REPÚBLICA DOMINICANA 🇩🇴
Caso pitoresco: sem perder a oportunidade de um marketing político, o presidente Luis Abinader entregou pessoalmente pacotes de café dominicano a uma compatriota residente em Londres – para onde o mandatário viajou para comparecer à cerimônia de coroação do rei Charles III, neste final de semana. Abinader, que desembarcou na capital britânica na quinta-feira (4), recebeu o inusitado pedido de forma indireta, após um áudio da jovem Alexandra Morel – que mora na Inglaterra há dois anos e meio – viralizar no país natal. Na mensagem, originalmente uma brincadeira, ela questionava se o presidente “por casualidade” não poderia trazer “dois ou três pacotinhos de café, antes que acabem os meus”. “O senhor me avise quando chegar que eu vou e busco onde estiver”, ela disse – e foi exatamente o que ocorreu, em um hotel londrino. No Listin Diario.
URUGUAI 🇺🇾
Autoridades do país iniciaram na terça-feira (2) a entrega de 468 mil doses de vacina contra a gripe aviária, ainda no contexto de surto da doença em quase toda a região latino-americana (entenda a crise e os impactos econômicos e ambientais). Vindo dos EUA, o imunizante começou a ser entregue a profissionais autorizados e será utilizado em aves poedeiras e reprodutoras – por conta da infecção em massa, milhares desses animais tiveram de ser sacrificados, causando um impacto em pequenos e médios produtores em vários países.

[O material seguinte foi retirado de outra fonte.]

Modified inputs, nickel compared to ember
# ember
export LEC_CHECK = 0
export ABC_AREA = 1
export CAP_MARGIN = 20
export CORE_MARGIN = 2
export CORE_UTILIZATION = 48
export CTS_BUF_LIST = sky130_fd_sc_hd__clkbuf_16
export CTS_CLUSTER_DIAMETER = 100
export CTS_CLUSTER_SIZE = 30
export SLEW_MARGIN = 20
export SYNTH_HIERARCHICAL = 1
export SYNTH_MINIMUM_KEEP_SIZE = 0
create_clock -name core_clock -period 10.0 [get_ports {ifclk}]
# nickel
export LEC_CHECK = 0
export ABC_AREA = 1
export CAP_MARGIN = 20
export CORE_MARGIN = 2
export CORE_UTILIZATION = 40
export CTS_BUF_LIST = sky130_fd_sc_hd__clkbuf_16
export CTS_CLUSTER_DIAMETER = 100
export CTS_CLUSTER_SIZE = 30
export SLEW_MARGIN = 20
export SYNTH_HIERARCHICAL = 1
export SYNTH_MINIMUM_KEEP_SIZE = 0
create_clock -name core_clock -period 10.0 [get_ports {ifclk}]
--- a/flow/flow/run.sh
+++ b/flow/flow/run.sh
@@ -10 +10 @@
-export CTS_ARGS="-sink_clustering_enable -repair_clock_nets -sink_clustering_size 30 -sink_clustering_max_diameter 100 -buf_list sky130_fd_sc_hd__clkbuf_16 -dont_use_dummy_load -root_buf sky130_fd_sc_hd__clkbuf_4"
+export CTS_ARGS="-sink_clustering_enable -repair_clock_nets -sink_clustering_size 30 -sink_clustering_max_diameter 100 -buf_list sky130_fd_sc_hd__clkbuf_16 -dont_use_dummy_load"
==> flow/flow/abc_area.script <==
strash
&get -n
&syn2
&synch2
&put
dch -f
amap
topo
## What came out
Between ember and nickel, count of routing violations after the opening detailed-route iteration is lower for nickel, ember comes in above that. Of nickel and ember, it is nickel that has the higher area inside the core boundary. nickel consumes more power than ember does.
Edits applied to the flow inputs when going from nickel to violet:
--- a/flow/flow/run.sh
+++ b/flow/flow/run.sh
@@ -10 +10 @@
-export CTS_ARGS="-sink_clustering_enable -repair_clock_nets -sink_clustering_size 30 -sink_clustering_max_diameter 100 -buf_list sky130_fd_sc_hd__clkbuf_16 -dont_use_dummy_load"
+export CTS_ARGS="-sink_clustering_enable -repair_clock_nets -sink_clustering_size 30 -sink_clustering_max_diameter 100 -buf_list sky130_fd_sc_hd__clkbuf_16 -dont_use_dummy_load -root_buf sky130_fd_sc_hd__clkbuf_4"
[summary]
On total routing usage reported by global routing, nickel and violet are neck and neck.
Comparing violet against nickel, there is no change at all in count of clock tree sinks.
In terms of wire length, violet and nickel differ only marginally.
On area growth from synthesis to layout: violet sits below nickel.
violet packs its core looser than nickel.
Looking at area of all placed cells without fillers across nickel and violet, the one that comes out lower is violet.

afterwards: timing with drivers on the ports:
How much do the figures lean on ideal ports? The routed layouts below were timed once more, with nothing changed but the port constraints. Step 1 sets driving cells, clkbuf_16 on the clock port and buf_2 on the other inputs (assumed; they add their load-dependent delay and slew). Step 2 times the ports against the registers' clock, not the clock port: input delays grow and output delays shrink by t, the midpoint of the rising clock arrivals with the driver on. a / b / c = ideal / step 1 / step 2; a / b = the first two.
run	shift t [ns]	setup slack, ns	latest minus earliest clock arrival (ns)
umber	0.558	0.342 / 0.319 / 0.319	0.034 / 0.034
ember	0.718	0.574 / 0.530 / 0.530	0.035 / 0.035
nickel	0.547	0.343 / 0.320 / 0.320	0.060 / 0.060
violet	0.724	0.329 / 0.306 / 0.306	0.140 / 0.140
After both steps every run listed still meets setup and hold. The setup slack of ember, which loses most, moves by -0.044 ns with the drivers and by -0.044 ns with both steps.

No caso uruguaio, que durante a nova onda detectou casos pela primeira vez em 15/2, um total de 900 mil doses serão distribuídas na primeira etapa do processo. A Divisão de Saúde Animal do Ministério de Pecuária, Agricultura e Pesca reforçou que, apesar do momento vivido pelo setor, “não há contraindicação” para o consumo de carnes e derivados. No Notícias Agrícolas.
VENEZUELA 🇻🇪
Sindicalistas, aposentados e trabalhadores de diversos setores protestaram na terça-feira (2) contra o que chamaram de “a morte dos salários”, forma crítica pela qual classificaram uma recente medida aprovada pelo governo que amplia os bônus sociais mensais, sem necessariamente elevar o valor dos salários. Em função de uma galopante inflação que vem de longe, a moeda venezuelana, o bolívar, vem em franca desvalorização frente ao dólar há mais de década, levando o atual salário mínimo do país a um valor equivalente a US$ 6. Denunciando o risco de levar os honorários ao “desaparecimento”, manifestantes pedem melhores condições de pagamento e prometem estender as passeatas até a próxima semana. Enquanto isso, o governo argumenta que está fazendo um “tremendo esforço” para proteger os ingressos em meio “à guerra econômica [causada pelas sanções dos EUA]”, segundo o presidente Nicolás Maduro. Via RFI.